Criticize sparingly but compliment lavishly. Compliment in public, criticize in private. Some say that since we Christians are one big family, then we ought to be able to give criticism and welcome criticism any time. On the contrary, we must exercise tact and sensitivity and wait for the right time to criticize. Even in the family, we do not, and ought not criticize freely any time.

Criticism – even if valid – done at the wrong time is tactless and does more harm than good. Criticizing someone sick or hungry or already discouraged or undergoing crisis is insensitive and not helpful.

Compliments are welcome and needed especially immediately after something good has been done. On the other hand, criticism has to wait until after the person to be criticized has rested, eaten and slept. Responsible criticism, moreover, requires that it be accompanied by a well-thought-out suggestion on what should be done next time to remedy, improve or avoid what is being criticized.

Direct person-to person communication is crucial in solving relationship problems. Go to the person who had hurt you but do so first only in private with just you and him. Communicate your disapproval of what the other had done, not your annoyance with the person who did it. Say, “I was hurt by what you said about me in our meeting this morning,” not, “I don’t like you! You’re always rude and disrespectful!”

Your concern in your first meeting with the offender is simply to make him aware of the wrong he had done. If he accepts his fault and sincerely apologizes, then the matter is resolved. If he refuses to do so, then, the intervention of the Christian fellowship will be needed. Or you could leave the matter in God’s hand and continue on living a life of personal integrity (Romans 12:18).

There are occasions when genuine love dictates that we refrain from directly confronting an offender. We have to discern that there are some among us who have gone through much traumatic experiences. For them direct criticism may be an emotional overload that they may not be able to handle. Your openly expressing your hurt could become the final straw that could break him. When a person is emotionally devastated, great will your responsibility be to our compassionate God. You have refused to be compassionate in refusing to be denied your right to directly express your hurt even to a brother already hurting.

Christ-like love sometime demands that we refrain from directly airing some of our hurts. But those hurts that you could not directly express, you may then bring to the Lord in prayer. We will have to trust the Holy Spirit to heal our hurts, even when at times we could not, out of Christian love, directly express our hurt to the one who hurt us. Some hurts may not be directly expressed to the person who hurt us. These may, however be freely brought to God in prayer.



We offend others often because of our insensitivity to local culture. Take the case of language. We Visayans offend elderly Tagalogs because we have not been taught to properly say “ho” or “po” after every other sentence.

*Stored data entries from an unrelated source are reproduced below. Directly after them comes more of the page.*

[./run.sh]
#!/bin/bash
# OpenROAD 26Q1-2900-gdf79404cd8, Yosys 0.63+post, stock flow scripts
make -C /OpenROAD-flow-scripts/flow DESIGN_CONFIG=/design/flow/config.mk WORK_HOME=/design/flow/orfs finish
[./design.v]
module GU_sec_cnt (input clk, output second);  
reg [27:0] new_count; 
assign second = (new_count == 3'd5);
	always @ (posedge clk) 
		begin 
			if (new_count == 3'd5) 
				begin 
					new_count <= 0; 
				end 
			else 
				new_count <= new_count + 1; 
		end
endmodule
[./constraint.sdc]
current_design GU_sec_cnt

set clk_period 4.5
set clk_io_pct 0.2

create_clock -name clk0 -period $clk_period [get_ports {clk}]

set non_clock_inputs [all_inputs -no_clocks]
set_input_delay [expr $clk_period * $clk_io_pct] -clock clk0 $non_clock_inputs
set_output_delay [expr $clk_period * $clk_io_pct] -clock clk0 [all_outputs]
[./config.mk]
export PLATFORM = sky130hd
export DESIGN_NAME = GU_sec_cnt
export DESIGN_NICKNAME = GU_sec_cnt
export VERILOG_FILES = /design/flow/design.v
export SDC_FILE = /design/flow/constraint.sdc
export NUM_CORES = 4
export LEC_CHECK = 1
export CORE_AREA = 10 10 98 98
export DIE_AREA = 0 0 108 108
==> job_summary.md <==
### Metrics collected by this job

| Metric | Value |
|---|---|
| Status | `finished clean` |
| Nature of the critical path endpoint | `primary output` |
| Share of the synthesized area in the top cell type | `48.3%` |
| CTS tree | `done` |
| Post-DP HPWL | `1.41 mm` |
| Crit path DRT | `3600 ps` |
| Max reg flops | `28` |
| Post-synth regs | `28` |
| Commonest cells in the netlist | `dfxtp_1 (28), xnor2_1 (16), nand2_1 (11), nand4_1 (11), nor2_1 (11)` |
| Wire length of the first global-routing pass | `3.66 mm` |
| Peak Freq | `0.340 GHz` |
| YS chip area | `1160 sq um` |
| Max-cap viol count | `0` |
| Yosys top cell by area | `dfxtp_1` |
| LEAKAGE | `0.469 nW` |
| Placeable Area | `7650 sq um` |
| Final min period | `2940 ps` |
| GRT Util Overall | `roughly 3.6%` |
| Ys Warns | `1` |
| Gr ovfl total | `0` |
| PnR Total Power | `441 uW` |
| DRT iter0 DRCs | `31` |
| Register share after synthesis | `48.3%` |
| Final Wtd Congestion | `0.867` |
| # Cells Yosys | `123` |
| Reg2reg end | `new_count[26]` |
| Final setup vio count | `0` |
| CP endpoint | `second` |
| Area of the mapped netlist | `between 1000 and 1500 sq um` |
| Slew margin rel. | `80.1%` |
| Initial antenna violation count | `0` |
| Antenna cell count | `0` |
| Post-synth cell types | `18` |
| Later-pin clock latency in the skew report | `270 ps` |
| Cells after synthesis | `~120` |
| Place WS | `roughly 1900 ps` |
| PostCTS Resize Cnt | `0` |
| Detailed Route WL | `around 2 mm` |
| Worst hold margin | `~470 ps` |
| R2R depth | `5` |
| Clock-pin slew on the worst setup and hold paths | `90 ps` |
| Tool warning count | `26` |
| Worst vdd ir | `between 0.2 and 0.3 mV` |
| Cell area power density | `322 nW/um^2` |
| Worst clock skew | `3.57 ps` |
| Main synth FF type | `dfxtp_1` |
| CTS hold repair buffers | `0` |
| Drt pass-1 iters | `4` |
| Num CTS Buffers | `3` |
| Total clock sinks | `28` |
| Reg-to-reg startpoint | `new_count[0]` |
| Layout cell share with drive strength beyond 1 | `4.72%` |
| PortBufs | `1` |
| DR vias/cell | `3.66` |
| EDFF count, synth | `0` |
| Row count | `32` |
| Num ports | `2` |
| Fin cells | `229` |
| CTS max path bufs | `2` |
| Most frequent cell after synthesis | `dfxtp_1` |
| Clock root buffer | `clkbuf_8` |
| H-tree levels | `1` |
| Syn avg cell area | `9.44 sq um` |
| Worst setup path startpoint | `new_count[0]` |
| Final worst slack | `1560 ps` |
| Most flop-heavy register | `new_count` |
| Number of global-route vias before repair | `812` |
| Cell area leaders | `dfxtp_1 (48%), xnor2_1 (12%), xor2_1 (7.5%), nand4_1 (5.9%), nor4_1 (3.8%)` |
| Drt wl/cell | `8.50 um` |
| Max Slew Vio Count | `0` |
| Crit Path Max Fanout | `6` |
| Placed Instances | `225` |
| Die W | `108 um` |
| Fin. Hold Viols | `0` |
| Cycle use final | `65.4%` |
| Worst-margin pin slew | `296 ps` |
| Die height | `between 100 and 150 um` |
| Maximum number of pins on one net before global-route repair | `17` |
| Worst hold path class | `reg -> reg` |
| Die area | `11,700 sq um` |
| Unrepaired setup endpoints after global routing | `false` |
| Setup repair bufs after CTS | `0` |
| Reg2reg setup slack | `2400 ps` |
| Startpoint types | `flop` |
| Arrival time at the worst endpoint | `2040 ps` |
| Post-route setup TNS | `0 ps` |
| DRC Markers | `0` |
| Top Registers | `new_count (28)` |
| Antenna Nets Post-Route | `0` |
| DR vias | `roughly 840` |
| Fillcell total | `838` |
| WS Path Type | `reg -> out` |
| Async set or reset register ratio after synthesis | `0%` |
| Area Growth Syn to Fin | `17.9%` |
| Initial Util | `15.2%` |
==> cell usage in the layout, fill, tap and decap left out, drive strengths merged <==
cell type / instances
nand2: 11
inv: 2
clkbuf: 3
clkdlybuf4s50: 1
nand4: 11
nor4: 7
nand3: 8
xnor2: 16
nor4b: 2
bufinv: 1
ha: 2
or2: 1
or4: 1
and4: 1
nor3: 5
nor2: 11
and3: 5
xor2: 10
buf: 1
dfxtp: 28
==> power by group <==
part	internal, mW	switching [mW]	total (mW)
logic	0	0	0.000000208
registers	0.248	0	0.248
clock network	0.119	0.0748	0.194
==> area by class of cell <==
class                           instances  area, sq um  share of cell area [%]
Tap cell                              102          128                    9.32
Clock buffer                            3         41.3                    3.02
Sequential cell                        28          561                    41.0
Inverter                                2         7.51                   0.548
Multi-Input combinational cell         91          584                    42.7
Clock inverter                          1         30.0                    2.19
Timing Repair Buffer                    2         17.5                    1.28
==> stage by stage <==
stage               instance area (sq um)  utilization [%]
detailed placement                   1300             17.0
finish                               1370             17.9
floorplan                            1160                -
CTS                                  1370             17.9
global route                         1370             17.9
global placement                     1300             17.0
==> layer usage <==
metal / GRT usage, % / share of wire [%] / vias to the layer above
li1: - / - / 438
met1: 5.04 / 50 / 385
met2: 5.78 / 44 / 13
met3: 1.08 / 5.9 / 2
met4: 0.191 / 0.51 / 0
met5: 0 / 0 / -
==> kinds of logic after synthesis <==
family	Yosys count	share of synthesized area, %
and+or+nand+nor	63	28.6
buffers and inverters	4	1.40
adders and majority gates	2	2.15
xor gates and xnor gates	26	19.6
DFF	28	48.3
==> worst min-delay path by stage <==
stage                 depth (start not counted)       endpoint          start  slack, ps
after CTS                                     1  new_count[27]  new_count[27]        470
after global routing                          1  new_count[27]  new_count[27]        500
final                                         1  new_count[27]  new_count[27]        470
==> worst max-delay path, stage by stage (launching register included) <==
cell and delay (ps):
dfxtp_1 430, ha_1 170, nor4b_1 230, nand4_1 130, nor2_1 280, clkdlybuf4s50_1 530
No activity file was given, so power comes from the tool's default toggle rates.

Then there is the use of names. We offend others when we do not address them properly.

To minimize causing hurt to others, we should observe politeness in the context of the local culture.



The best way to avoid or minimize causing hurt to others is to practice genuine Christ-like love.

How then do we deal with hurt feelings? Take the initiative for reconciliation, deal with hurt feelings promptly, and lower your expectations for reciprocated goodness. If possible, be at peace with everyone, without becoming enslaved to the tyranny of the oversensitive. If you have to criticize, do so tactfully, privately, humbly and sensitively. Carefully observe local culture and its nuances. And above all things, practice genuine Christ-like love.

Hurt feelings are inevitable. Thankfully, they need not be debilitating. By God’s grace, they could be overcome.